This entry is the tenth in a blog series called Pandemic Response and Educational Practices (PREP), which aims to highlight and further the important work educators are doing amid the worldwide COVID-19 crisis.
Based on the upcoming title Rigorous Learning: Preparing Students for a Changing World
The COVID-19 pandemic has upended traditional schooling and created enormous challenges for teachers and schools as they shift to remote student learning. There are numerous difficulties in making this shift that include the adequacy and use of technology, physical isolation, self-management, the daily challenges faced by students and families, and the difficulties of teaching and learning online.
In this blog entry, we will look at some ways to soften and reduce the academic challenges of remote learning, and at the same time consider the use of teaching approaches that help prepare students for a changing world.
1. Focus and share learning goals
Students who are learning remotely need clarity as to what they are expected to learn and understand, what skills will be practiced and used, and what student work will be expected to be completed. Highly focused learning goals need to be shared and discussed with students, so they know and understand what is to be learned and what is expected of them. Some things to consider:
Focus learning around a few key ideas and understandings
If a teacher has too many varied, discrete goals, he or she makes it impossible for students to focus their learning and thus creates many difficulties for those learning remotely. Therefore, with online learning, it is important for teachers to decide on what’s really important for students to learn. Ask yourself: What ideas matter? What skills do my students most need to work on? What learning will help students the most? Then use your answers to clarify and focus learning. Limit goals to a few that are central and key. This helps students who are learning remotely to focus their learning and makes it more likely that they will engage in reaching clear goals.
For example, students who study World War II might focus on understanding how the war reshaped the role of the United States in world affairs. Biology students might focus on how living organisms depend on one another and their environments.

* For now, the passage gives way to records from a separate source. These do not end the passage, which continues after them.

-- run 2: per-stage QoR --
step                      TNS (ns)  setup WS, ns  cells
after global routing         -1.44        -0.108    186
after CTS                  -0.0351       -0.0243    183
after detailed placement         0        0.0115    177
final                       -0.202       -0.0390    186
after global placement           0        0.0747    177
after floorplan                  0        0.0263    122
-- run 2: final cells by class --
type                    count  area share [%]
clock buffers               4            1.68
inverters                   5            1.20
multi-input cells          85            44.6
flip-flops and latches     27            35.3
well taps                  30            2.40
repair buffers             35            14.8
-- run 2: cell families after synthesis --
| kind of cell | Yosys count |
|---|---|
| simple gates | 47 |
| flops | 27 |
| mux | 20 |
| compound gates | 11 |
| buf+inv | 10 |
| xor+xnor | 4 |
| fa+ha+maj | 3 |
<file path="src/rtl/mmu_tlb_port_arbiter.sv">
`default_nettype none
// ============================================================================
// Module  : mmu_tlb_port_arbiter
// Purpose : Round-robin lock arbiter sharing one TLB lookup port between
//           N_REQ translation FSMs. Muxes the owner's lookup fields onto the
//           shared port and revokes ownership after a programmable hold time.
// Revision: 1.0 - initial release
// ============================================================================
module mmu_tlb_port_arbiter #(
  parameter int N_REQ     = 2,
  parameter int ADDR_BITS = 48,
  parameter int PID_BITS  = 6,
  parameter int CNT_BITS  = 16
) (
  input  logic                          aclk,
  input  logic                          aresetn,
  input  logic [N_REQ-1:0]              lock,
  input  logic [N_REQ-1:0]              unlock,
  output logic [N_REQ-1:0]              grant,
  output logic [$clog2(N_REQ)-1:0]      owner_id,
  input  logic [N_REQ-1:0]              s_valid,
  input  logic [N_REQ*ADDR_BITS-1:0]    s_addr,
  input  logic [N_REQ*PID_BITS-1:0]     s_pid,
  input  logic [N_REQ-1:0]              s_wr,
  output logic                          m_valid,
  output logic [ADDR_BITS-1:0]          m_addr,
  output logic [PID_BITS-1:0]           m_pid,
  output logic                          m_wr,
  input  logic [CNT_BITS-1:0]           max_hold,
  output logic                          timeout,
  output logic [$clog2(N_REQ)-1:0]      timeout_id,
  output logic [15:0]                   timeout_cnt
);

  localparam int ID_W = $clog2(N_REQ);

  typedef enum logic [1:0] {
    IDLE = 2'd0,
    BUSY = 2'd1,
    TURN = 2'd2
  } state_t;

  state_t              state, state_n;
  logic [ID_W-1:0]     rr_ptr, rr_n;
  logic [CNT_BITS-1:0] hold_cnt, hold_n;
  logic [N_REQ-1:0]    grant_n;
  logic [ID_W-1:0]     owner_n;
  logic                to_n;
  logic [ID_W-1:0]     to_id_n;
  logic [15:0]         to_cnt_n;

  logic                pick_found;
  logic [ID_W-1:0]     pick_idx;
  logic [ID_W:0]       scan_sum;
  logic [ID_W-1:0]     scan_idx;
  logic                expire;

  // Find the first requesting lock bit scanning upward from rr_ptr, wrapping at N_REQ.
  always_comb begin
    pick_found = 1'b0;
    pick_idx   = '0;
    scan_sum   = '0;
    scan_idx   = '0;
    for (int k = 0; k < N_REQ; k++) begin
      scan_sum = {1'b0, rr_ptr} + (ID_W+1)'(k);
      if (scan_sum >= (ID_W+1)'(N_REQ)) begin
        scan_sum = scan_sum - (ID_W+1)'(N_REQ);
      end
      scan_idx = scan_sum[ID_W-1:0];
      if (!pick_found && lock[scan_idx]) begin
        pick_found = 1'b1;
        pick_idx   = scan_idx;
      end
    end
  end

  // Watchdog fires on the last permitted cycle of a tenure; 0 disables it.
  assign expire = (max_hold != '0) && (hold_cnt == (max_hold - CNT_BITS'(1)));

  // Next-state and next-output logic for the ownership FSM.
  always_comb begin
    state_n  = state;
    grant_n  = grant;
    owner_n  = owner_id;
    rr_n     = rr_ptr;
    hold_n   = hold_cnt;
    to_n     = 1'b0;
    to_id_n  = timeout_id;
    to_cnt_n = timeout_cnt;
    case (state)
      IDLE: begin
        if (pick_found) begin
          grant_n = N_REQ'(1) << pick_idx;
          owner_n = pick_idx;
          rr_n    = (pick_idx == ID_W'(N_REQ-1)) ? '0 : pick_idx + ID_W'(1);
          hold_n  = '0;
          state_n = BUSY;
        end
      end
      BUSY: begin
        if (hold_cnt != '1) begin
          hold_n = hold_cnt + CNT_BITS'(1);
        end
        // A release on the expiry cycle wins over the watchdog.
        if (unlock[owner_id]) begin
          grant_n = '0;
          state_n = TURN;
        end else if (expire) begin
          grant_n = '0;
          to_n    = 1'b1;
          to_id_n = owner_id;
          if (timeout_cnt != 16'hFFFF) begin
            to_cnt_n = timeout_cnt + 16'd1;
          end
          state_n = TURN;
        end
      end
      TURN: begin
        state_n = IDLE;
      end
      default: begin
        state_n = IDLE;
      end
    endcase
  end

  // State register with synchronous active-low reset.
  always_ff @(posedge aclk) begin
    if (!aresetn) begin
      state       <= IDLE;
      grant       <= '0;
      owner_id    <= '0;
      rr_ptr      <= '0;
      hold_cnt    <= '0;
      timeout     <= 1'b0;
      timeout_id  <= '0;
      timeout_cnt <= '0;
    end else begin
      state       <= state_n;
      grant       <= grant_n;
      owner_id    <= owner_n;
      rr_ptr      <= rr_n;
      hold_cnt    <= hold_n;
      timeout     <= to_n;
      timeout_id  <= to_id_n;
      timeout_cnt <= to_cnt_n;
    end
  end

  // Shared-port mux: only the owner's lookup reaches the TLB; idle port reads zero.
  always_comb begin
    m_valid = 1'b0;
    m_addr  = '0;
    m_pid   = '0;
    m_wr    = 1'b0;
    if (|grant) begin
      m_valid = s_valid[owner_id];
      m_addr  = s_addr[owner_id*ADDR_BITS +: ADDR_BITS];
      m_pid   = s_pid[owner_id*PID_BITS +: PID_BITS];
      m_wr    = s_wr[owner_id];
    end
  end

endmodule
`default_nettype wire

</file>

Be clear about the skills that will be learned and emphasized
Students learning remotely need to have clarity as to the skills they will be practicing and using as they learn. Six skill sets that might be potential focal points for learning are the following:
- How to develop understanding: Students learn how to create patterns and build relationships among information and data in order to explain ideas; develop concepts, theories, and principles; and propose hypotheses. They are able to put facts and information together into narratives, stories, timelines, concepts, and visual organizers such as charts and diagrams. They sort and categorize information and data. They compare and contrast. They form theories and examine and explain the evidence that supports them.
- How to research and inquire: Students learn how to search for information, ideas, and data to find answers. They use many approaches, including the latest technologies, to search for, read, and comprehend many different types of texts; find and evaluate information, ideas, and data; sort through and find the most useful information; and determine the most reliable and valid information and data.

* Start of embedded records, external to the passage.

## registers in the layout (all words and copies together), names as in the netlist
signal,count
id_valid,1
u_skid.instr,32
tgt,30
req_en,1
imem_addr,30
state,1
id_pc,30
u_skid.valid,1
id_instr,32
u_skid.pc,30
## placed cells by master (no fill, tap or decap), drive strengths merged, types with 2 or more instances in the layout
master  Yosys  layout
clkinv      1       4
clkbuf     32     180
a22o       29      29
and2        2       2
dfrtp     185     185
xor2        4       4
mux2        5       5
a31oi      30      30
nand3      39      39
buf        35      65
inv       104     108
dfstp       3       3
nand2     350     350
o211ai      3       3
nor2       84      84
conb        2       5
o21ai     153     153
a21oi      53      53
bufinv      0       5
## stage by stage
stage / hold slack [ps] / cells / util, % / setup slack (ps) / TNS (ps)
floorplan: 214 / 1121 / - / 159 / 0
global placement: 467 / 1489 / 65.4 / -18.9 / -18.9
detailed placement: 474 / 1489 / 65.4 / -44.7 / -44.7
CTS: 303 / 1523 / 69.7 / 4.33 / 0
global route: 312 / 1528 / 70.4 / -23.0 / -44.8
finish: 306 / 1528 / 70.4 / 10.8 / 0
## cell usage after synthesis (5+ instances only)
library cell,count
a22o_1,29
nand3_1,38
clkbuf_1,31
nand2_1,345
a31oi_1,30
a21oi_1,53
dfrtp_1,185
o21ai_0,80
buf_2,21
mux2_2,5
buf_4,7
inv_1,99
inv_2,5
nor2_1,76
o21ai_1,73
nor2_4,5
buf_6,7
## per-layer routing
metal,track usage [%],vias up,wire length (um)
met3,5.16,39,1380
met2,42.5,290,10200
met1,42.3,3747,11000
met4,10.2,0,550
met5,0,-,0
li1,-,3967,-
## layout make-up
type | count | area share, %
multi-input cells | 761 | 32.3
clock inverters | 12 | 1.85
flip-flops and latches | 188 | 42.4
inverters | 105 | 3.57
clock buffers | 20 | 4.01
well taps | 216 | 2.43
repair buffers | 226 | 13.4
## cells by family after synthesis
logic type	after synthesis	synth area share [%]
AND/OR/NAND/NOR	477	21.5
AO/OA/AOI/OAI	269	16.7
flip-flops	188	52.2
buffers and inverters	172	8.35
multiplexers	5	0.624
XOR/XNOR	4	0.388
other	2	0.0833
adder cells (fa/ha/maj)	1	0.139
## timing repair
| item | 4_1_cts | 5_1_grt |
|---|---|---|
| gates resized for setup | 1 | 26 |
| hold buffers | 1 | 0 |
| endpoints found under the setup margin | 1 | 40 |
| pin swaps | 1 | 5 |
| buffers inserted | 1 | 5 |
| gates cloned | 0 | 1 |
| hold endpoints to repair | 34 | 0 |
## src/rtl/sipo_pkg.sv

```systemverilog
// Shared types and helpers for the serial-in/parallel-out deserializer.
package sipo_pkg;

  typedef enum logic {IDLE = 1'b0, RUN = 1'b1} sipo_state_t;

  function automatic int cnt_width(input int w);
    return $clog2(w);
  endfunction

endpackage

```

## src/rtl/sipo_out_stage.sv

```systemverilog
// Single-entry valid/ready holding register for completed words.
module sipo_out_stage #(
  parameter int DATA_WIDTH = 16
) (
  input  logic                  clk,
  input  logic                  resetn,
  input  logic                  load,
  input  logic [DATA_WIDTH-1:0] load_data,
  input  logic                  dout_ready,
  output logic [DATA_WIDTH-1:0] dout,
  output logic                  dout_valid,
  output logic                  drop
);

  logic [DATA_WIDTH-1:0] r_dout;
  logic                  r_valid;

  // A new word is lost only when the held word is not leaving this cycle.
  assign drop = load && r_valid && !dout_ready;

  always_ff @(posedge clk) begin
    if (!resetn) begin
      r_dout  <= '0;
      r_valid <= 1'b0;
    end else if (load && (!r_valid || dout_ready)) begin
      r_dout  <= load_data;
      r_valid <= 1'b1;
    end else if (r_valid && dout_ready) begin
      r_valid <= 1'b0;
    end
  end

  assign dout       = r_dout;
  assign dout_valid = r_valid;

endmodule

```

## src/rtl/sipo_deserializer.sv

```systemverilog
// LSB-first serial-to-parallel receiver with start alignment, framing-error
// and overrun reporting; completed words leave through sipo_out_stage.
module sipo_deserializer
  import sipo_pkg::*;
#(
  parameter int DATA_WIDTH = 16
) (
  input  logic                  clk,
  input  logic                  resetn,
  input  logic                  din,
  input  logic                  din_valid,
  input  logic                  din_start,
  output logic [DATA_WIDTH-1:0] dout,
  output logic                  dout_valid,
  input  logic                  dout_ready,
  output logic                  overrun,
  output logic                  frame_err,
  output logic                  busy
);

  localparam int             CW   = cnt_width(DATA_WIDTH);
  localparam logic [CW-1:0]  LAST = CW'(DATA_WIDTH - 1);

  sipo_state_t           r_state, w_next_state;
  logic [CW-1:0]         r_bit_cnt, w_bit_cnt_next;
  logic [DATA_WIDTH-1:0] r_sh, w_sh_next, w_word;
  logic                  w_start, w_take, w_resync, w_complete, w_drop;
  logic                  r_overrun, r_frame_err;

  always_ff @(posedge clk) begin
    if (!resetn) begin
      r_state     <= IDLE;
      r_bit_cnt   <= '0;
      r_sh        <= '0;
      r_overrun   <= 1'b0;
      r_frame_err <= 1'b0;
    end else begin
      r_state     <= w_next_state;
      r_bit_cnt   <= w_bit_cnt_next;
      r_sh        <= w_sh_next;
      r_overrun   <= w_drop;
      r_frame_err <= w_resync;
    end
  end

  always_comb begin
    w_next_state   = r_state;
    w_bit_cnt_next = r_bit_cnt;
    w_sh_next      = r_sh;
    w_resync       = 1'b0;
    w_complete     = 1'b0;
    w_start        = din_valid && din_start;
    // In IDLE only a start bit is accepted; in RUN every valid bit is.
    w_take         = din_valid && ((r_state == RUN) || din_start);
    w_word         = {din, r_sh[DATA_WIDTH-1:1]};

    if (r_state == IDLE && w_start) begin
      w_next_state = RUN;
    end

    if (w_take) begin
      w_sh_next = w_word;
      if (w_start) begin
        // A start always wins, even on the last bit: the partial word is abandoned.
        w_bit_cnt_next = CW'(1);
        w_resync       = (r_bit_cnt != '0);
      end else if (r_bit_cnt == LAST) begin
        w_bit_cnt_next = '0;
        w_complete     = 1'b1;
      end else begin
        w_bit_cnt_next = r_bit_cnt + 1'b1;
      end
    end
  end

  sipo_out_stage #(
    .DATA_WIDTH (DATA_WIDTH)
  ) u_out_stage (
    .clk        (clk),
    .resetn     (resetn),
    .load       (w_complete),
    .load_data  (w_word),
    .dout_ready (dout_ready),
    .dout       (dout),
    .dout_valid (dout_valid),
    .drop       (w_drop)
  );

  assign overrun   = r_overrun;
  assign frame_err = r_frame_err;
  assign busy      = (r_bit_cnt != '0);

endmodule

```
## config.mk

```make
export PLATFORM = sky130hd
export DESIGN_NAME = bram_result_drainer
export DESIGN_NICKNAME = d
export VERILOG_FILES = /design/src/rtl/bram_result_drainer_pkg.sv /design/src/rtl/bram_result_drainer_drain_fifo2.sv /design/src/rtl/bram_result_drainer.sv
export SDC_FILE = /design/constraint.sdc
export NUM_CORES = 1
export LEC_CHECK = 0
export CAP_MARGIN = 20
export CELL_PAD_IN_SITES_DETAIL_PLACEMENT = 0
export CELL_PAD_IN_SITES_GLOBAL_PLACEMENT = 1
export CORE_UTILIZATION = 40
export CTS_BUF_LIST = sky130_fd_sc_hd__clkbuf_8
export CTS_CLUSTER_DIAMETER = 50
export DETAILED_ROUTE_END_ITERATION = 10
export MAX_ROUTING_LAYER = met4
export PLACE_DENSITY = 0.86
export SLEW_MARGIN = 20
export SYNTH_ARGS = -nofsm -noshare
export SYNTH_HDL_FRONTEND = slang
export SYNTH_SLANG_ARGS = --single-unit
```

## constraint.sdc

```tcl
create_clock -name clk -period 5.65 [get_ports clk]
set_input_delay 1.13 -clock clk [delete_from_list [all_inputs] [get_ports clk]]
set_output_delay 1.13 -clock clk [all_outputs]
set_load 0.005 [all_outputs]
```
[src/rtl/rv32i_decode_stage.sv]
`default_nettype none
// ============================================================================
// Module   : rv32i_decode_stage
// Purpose  : RV32I decode stage in front of the ALU. Captures one fetched
//            instruction per handshake, samples the register file read data
//            at that same moment, and presents a registered decoded bundle
//            (ALU op, operands, immediate, rd, control flags) to EX.
// Revision : 1.0 - initial release
// ----------------------------------------------------------------------------
// Configuration macro:
//   DECODE_SKID_EN : adds a one-entry skid buffer holding a full decoded
//                    bundle; if_ready then comes straight from a flop
//                    (!skid_valid) with no combinational path from ex_ready.
//                    Undefined (default): if_ready = !ex_valid | ex_ready.
// ----------------------------------------------------------------------------
// Ports:
//   clk, rst_n            clock, synchronous active-low reset
//   flush                 drop held bundle(s) and any incoming instruction
//   if_valid/if_ready     fetch-side handshake
//   if_instr, if_pc       instruction word and its address
//   rs1_addr, rs2_addr    register file read addresses (combinational)
//   rs1_data, rs2_data    register file read data, same cycle as address
//   ex_valid/ex_ready     EX-side handshake
//   ex_alu_op/a/b         ALU op code and operands
//   ex_imm, ex_pc, ex_rd  immediate, instruction PC, destination register
//   ex_reg_we, ex_funct3  rd write enable, funct3 passthrough
//   ex_is_*               branch / jal / jalr / load / store flags
//   ex_illegal            unrecognised encoding
// ============================================================================
module rv32i_decode_stage #(
    parameter logic [31:0] RESET_PC = 32'h0000_0000
) (
    input  logic        clk,
    input  logic        rst_n,
    input  logic        flush,
    input  logic        if_valid,
    output logic        if_ready,
    input  logic [31:0] if_instr,
    input  logic [31:0] if_pc,
    output logic [4:0]  rs1_addr,
    output logic [4:0]  rs2_addr,
    input  logic [31:0] rs1_data,
    input  logic [31:0] rs2_data,
    output logic        ex_valid,
    input  logic        ex_ready,
    output logic [4:0]  ex_alu_op,
    output logic [31:0] ex_alu_a,
    output logic [31:0] ex_alu_b,
    output logic [31:0] ex_imm,
    output logic [31:0] ex_pc,
    output logic [4:0]  ex_rd,
    output logic        ex_reg_we,
    output logic [2:0]  ex_funct3,
    output logic        ex_is_branch,
    output logic        ex_is_jal,
    output logic        ex_is_jalr,
    output logic        ex_is_load,
    output logic        ex_is_store,
    output logic        ex_illegal
);

    typedef struct packed {
        logic [4:0]  alu_op;
        logic [31:0] alu_a;
        logic [31:0] alu_b;
        logic [31:0] imm;
        logic [31:0] pc;
        logic [4:0]  rd;
        logic        reg_we;
        logic [2:0]  funct3;
        logic        is_branch;
        logic        is_jal;
        logic        is_jalr;
        logic        is_load;
        logic        is_store;
        logic        illegal;
    } bundle_t;

    localparam logic [6:0] c_OPC_OP     = 7'b0110011;
    localparam logic [6:0] c_OPC_OP_IMM = 7'b0010011;
    localparam logic [6:0] c_OPC_BRANCH = 7'b1100011;
    localparam logic [6:0] c_OPC_LOAD   = 7'b0000011;
    localparam logic [6:0] c_OPC_STORE  = 7'b0100011;
    localparam logic [6:0] c_OPC_LUI    = 7'b0110111;
    localparam logic [6:0] c_OPC_AUIPC  = 7'b0010111;
    localparam logic [6:0] c_OPC_JAL    = 7'b1101111;
    localparam logic [6:0] c_OPC_JALR   = 7'b1100111;

    localparam logic [4:0] c_ALU_ADD    = 5'b00000;
    localparam logic [6:0] c_F7_ZERO    = 7'b0000000;
    localparam logic [6:0] c_F7_ALT     = 7'b0100000;

    localparam bundle_t c_RST_BUNDLE = '{pc: RESET_PC, default: '0};

    // ------------------------------------------------------------------
    // Instruction fields and immediates
    // ------------------------------------------------------------------
    logic [6:0]  w_opcode;
    logic [2:0]  w_f3;
    logic [6:0]  w_f7;
    logic [4:0]  w_rd;
    logic [4:0]  w_shamt;
    logic [31:0] w_imm_i;
    logic [31:0] w_imm_s;
    logic [31:0] w_imm_b;
    logic [31:0] w_imm_u;
    logic [31:0] w_imm_j;

    assign w_opcode = if_instr[6:0];
    assign w_rd     = if_instr[11:7];
    assign w_f3     = if_instr[14:12];
    assign w_f7     = if_instr[31:25];
    assign w_shamt  = if_instr[24:20];

    assign w_imm_i = {{20{if_instr[31]}}, if_instr[31:20]};
    assign w_imm_s = {{20{if_instr[31]}}, if_instr[31:25], if_instr[11:7]};
    assign w_imm_b = {{19{if_instr[31]}}, if_instr[31], if_instr[7],
                      if_instr[30:25], if_instr[11:8], 1'b0};
    assign w_imm_u = {if_instr[31:12], 12'b0};
    assign w_imm_j = {{11{if_instr[31]}}, if_instr[31], if_instr[19:12],
                      if_instr[20], if_instr[30:21], 1'b0};

    assign rs1_addr = if_instr[19:15];
    assign rs2_addr = if_instr[24:20];

    // ------------------------------------------------------------------
    // Combinational decode of the instruction currently offered by fetch
    // ------------------------------------------------------------------
    bundle_t w_dec;
    logic    w_legal;

    always_comb begin
        w_dec        = '0;
        w_legal      = 1'b1;
        w_dec.pc     = if_pc;
        w_dec.rd     = w_rd;
        w_dec.funct3 = w_f3;
        w_dec.alu_op = c_ALU_ADD;

        case (w_opcode)
            c_OPC_OP: begin
                w_dec.alu_op = {1'b0, w_f7[5], w_f3};
                w_dec.alu_a  = rs1_data;
                w_dec.alu_b  = rs2_data;
                w_dec.reg_we = 1'b1;
                // Alternate funct7 only exists for SUB and SRA.
                w_legal = (w_f7 == c_F7_ZERO) ||
                          ((w_f7 == c_F7_ALT) && ((w_f3 == 3'b000) || (w_f3 == 3'b101)));
            end
            c_OPC_OP_IMM: begin
                // Bit 30 selects SRAI; for every other funct3 it is immediate data.
                w_dec.alu_op = {1'b0, (w_f3 == 3'b101) ? w_f7[5] : 1'b0, w_f3};
                w_dec.alu_a  = rs1_data;
                w_dec.alu_b  = w_imm_i;
                w_dec.imm    = w_imm_i;
                w_dec.reg_we = 1'b1;
                if (w_f3 == 3'b001) begin
                    w_dec.alu_b = {27'b0, w_shamt};
                    w_legal     = (w_f7 == c_F7_ZERO);
                end else if (w_f3 == 3'b101) begin
                    w_dec.alu_b = {27'b0, w_shamt};
                    w_legal     = (w_f7 == c_F7_ZERO) || (w_f7 == c_F7_ALT);
                end
            end
            c_OPC_BRANCH: begin
                w_dec.alu_op    = {2'b10, w_f3};
                w_dec.alu_a     = rs1_data;
                w_dec.alu_b     = rs2_data;
                w_dec.imm       = w_imm_b;
                w_dec.is_branch = 1'b1;
                w_legal         = (w_f3 != 3'b010) && (w_f3 != 3'b011);
            end
            c_OPC_LOAD: begin
                w_dec.alu_a   = rs1_data;
                w_dec.alu_b   = w_imm_i;
                w_dec.imm     = w_imm_i;
                w_dec.reg_we  = 1'b1;
                w_dec.is_load = 1'b1;
                // LB/LH/LW/LBU/LHU only.
                w_legal = (w_f3 != 3'b011) && (w_f3 != 3'b110) && (w_f3 != 3'b111);
            end
            c_OPC_STORE: begin
                w_dec.alu_a    = rs1_data;
                w_dec.alu_b    = w_imm_s;
                w_dec.imm      = w_imm_s;
                w_dec.is_store = 1'b1;
                w_legal        = (w_f3[2] == 1'b0) && (w_f3 != 3'b011);
            end
            c_OPC_LUI: begin
                w_dec.alu_a  = 32'h0;
                w_dec.alu_b  = w_imm_u;
                w_dec.imm    = w_imm_u;
                w_dec.reg_we = 1'b1;
            end
            c_OPC_AUIPC: begin
                w_dec.alu_a  = if_pc;
                w_dec.alu_b  = w_imm_u;
                w_dec.imm    = w_imm_u;
                w_dec.reg_we = 1'b1;
            end
            c_OPC_JAL: begin
                // ALU computes the link address; EX adds imm to pc for the target.
                w_dec.alu_a  = if_pc;
                w_dec.alu_b  = 32'd4;
                w_dec.imm    = w_imm_j;
                w_dec.reg_we = 1'b1;
                w_dec.is_jal = 1'b1;
            end
            c_OPC_JALR: begin
                w_dec.alu_a   = if_pc;
                w_dec.alu_b   = 32'd4;
                w_dec.imm     = w_imm_i;
                w_dec.reg_we  = 1'b1;
                w_dec.is_jalr = 1'b1;
                w_legal       = (w_f3 == 3'b000);
            end
            default: begin
                w_legal = 1'b0;
            end
        endcase

        if (!w_legal) begin
            w_dec.alu_op    = c_ALU_ADD;
            w_dec.alu_a     = 32'h0;
            w_dec.alu_b     = 32'h0;
            w_dec.imm       = 32'h0;
            w_dec.reg_we    = 1'b0;
            w_dec.is_branch = 1'b0;
            w_dec.is_jal    = 1'b0;
            w_dec.is_jalr   = 1'b0;
            w_dec.is_load   = 1'b0;
            w_dec.is_store  = 1'b0;
            w_dec.illegal   = 1'b1;
        end

        // x0 is hardwired; never request a write to it.
        if (w_rd == 5'd0) begin
            w_dec.reg_we = 1'b0;
        end
    end

    // ------------------------------------------------------------------
    // Handshake and pipeline registers
    // ------------------------------------------------------------------
    bundle_t ex_q;
    bundle_t ex_d;
    logic    ex_valid_q;
    logic    ex_valid_d;
    logic    w_accept;

    // flush wins over an offered instruction even while if_ready is high.
    assign w_accept = if_valid && if_ready && !flush;

`ifdef DECODE_SKID_EN
    bundle_t skid_q;
    bundle_t skid_d;
    logic    skid_valid_q;
    logic    skid_valid_d;
    logic    w_ex_free;

    // Driven directly by a flop, so ex_ready never reaches if_ready combinationally.
    assign if_ready  = !skid_valid_q;
    assign w_ex_free = !ex_valid_q || ex_ready;

    always_comb begin
        ex_d         = ex_q;
        ex_valid_d   = ex_valid_q;
        skid_d       = skid_q;
        skid_valid_d = skid_valid_q;
        if (flush) begin
            ex_valid_d   = 1'b0;
            skid_valid_d = 1'b0;
        end else if (w_ex_free) begin
            // The skid entry is older than anything fetch offers, so it goes first.
            // While it is full if_ready is low, so no accept can coincide.
            if (skid_valid_q) begin
                ex_d         = skid_q;
                ex_valid_d   = 1'b1;
                skid_valid_d = 1'b0;
            end else if (w_accept) begin
                ex_d       = w_dec;
                ex_valid_d = 1'b1;
            end else begin
                ex_valid_d = 1'b0;
            end
        end else if (w_accept) begin
            skid_d       = w_dec;
            skid_valid_d = 1'b1;
        end
    end

    always_ff @(posedge clk) begin
        if (!rst_n) begin
            skid_q       <= c_RST_BUNDLE;
            skid_valid_q <= 1'b0;
        end else begin
            skid_q       <= skid_d;
            skid_valid_q <= skid_valid_d;
        end
    end
`else
    assign if_ready = !ex_valid_q || ex_ready;

    always_comb begin
        ex_d       = ex_q;
        ex_valid_d = ex_valid_q;
        if (flush) begin
            ex_valid_d = 1'b0;
        end else if (w_accept) begin
            ex_d       = w_dec;
            ex_valid_d = 1'b1;
        end else if (ex_ready) begin
            ex_valid_d = 1'b0;
        end
    end
`endif

    always_ff @(posedge clk) begin
        if (!rst_n) begin
            ex_q       <= c_RST_BUNDLE;
            ex_valid_q <= 1'b0;
        end else begin
            ex_q       <= ex_d;
            ex_valid_q <= ex_valid_d;
        end
    end

    // ------------------------------------------------------------------
    // Outputs
    // ------------------------------------------------------------------
    assign ex_valid     = ex_valid_q;
    assign ex_alu_op    = ex_q.alu_op;
    assign ex_alu_a     = ex_q.alu_a;
    assign ex_alu_b     = ex_q.alu_b;
    assign ex_imm       = ex_q.imm;
    assign ex_pc        = ex_q.pc;
    assign ex_rd        = ex_q.rd;
    assign ex_reg_we    = ex_q.reg_we;
    assign ex_funct3    = ex_q.funct3;
    assign ex_is_branch = ex_q.is_branch;
    assign ex_is_jal    = ex_q.is_jal;
    assign ex_is_jalr   = ex_q.is_jalr;
    assign ex_is_load   = ex_q.is_load;
    assign ex_is_store  = ex_q.is_store;
    assign ex_illegal   = ex_q.illegal;

endmodule

`default_nettype wire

- How to think at high levels: Students are able to think critically and creatively. They analyze, interpret, and draw conclusions. They represent information and quantitative data in graphic formats. They are able to pull together and synthesize information and ideas, form opinions backed by argument and evidence, learn how to solve complex problems, and think outside the box.
- How to communicate effectively: Students are able to communicate effectively in many different ways—by describing and explaining ideas, representing and sharing data and ideas in many different formats, participating effectively in discussions, developing arguments with claims and evidence, and creating and sharing oral and written presentations.
- How to collaborate: Students are able to work together as a team, as they conduct research, think critically and creatively, complete projects, and solve problems.
- How to apply and transfer learning to new situations: Students are able to apply and transfer information and ideas to new, novel, and real-life situations.
For example, students who learn how to take good notes by conceptualizing and highlighting important ideas, and have a good reading strategy to use, such as SQ3R (Survey, Question, Read, Recite, Review) will do better on reading and understanding tasks completed at home. Students who learn how to sort and classify information into concepts and ideas and conduct research effectively will become better conceptualizers and researchers. Students who are given the opportunity to practice and improve on writing essays, interpretations, and position papers (claims with evidence) will be learning important writing skills. Students who can practice analysis and synthesis skills will do better on distance-learning tasks that require high-level thinking.
Prioritizing which skills will be the focus of learning is helpful to students learning remotely. A social studies unit might focus on how to write a good position paper. English students might be asked to write a good interpretive essay. Science students might learn how to find science research articles on a particular topic and analyze them for their use of data and their objectivity.
Providing online models of the skills to be learned and practiced, such as examples of good notes, high-quality writing samples, and categorization examples give students a clear idea of what good skill work looks like and helps them know what to aim for in order to succeed.
Clarify expected student work
Students also need to know and understand what work they will be expected to complete and what criteria will be used to judge success. Teachers should share information about the types of writing assignments, performance tasks, end-of-project work, or other work students will be expected to be complete. If at all possible, teachers should share examples of expected student work that was completed successfully by other students, with an analysis of what made the work successful, and give students a chance to discuss and ask questions about the sample work.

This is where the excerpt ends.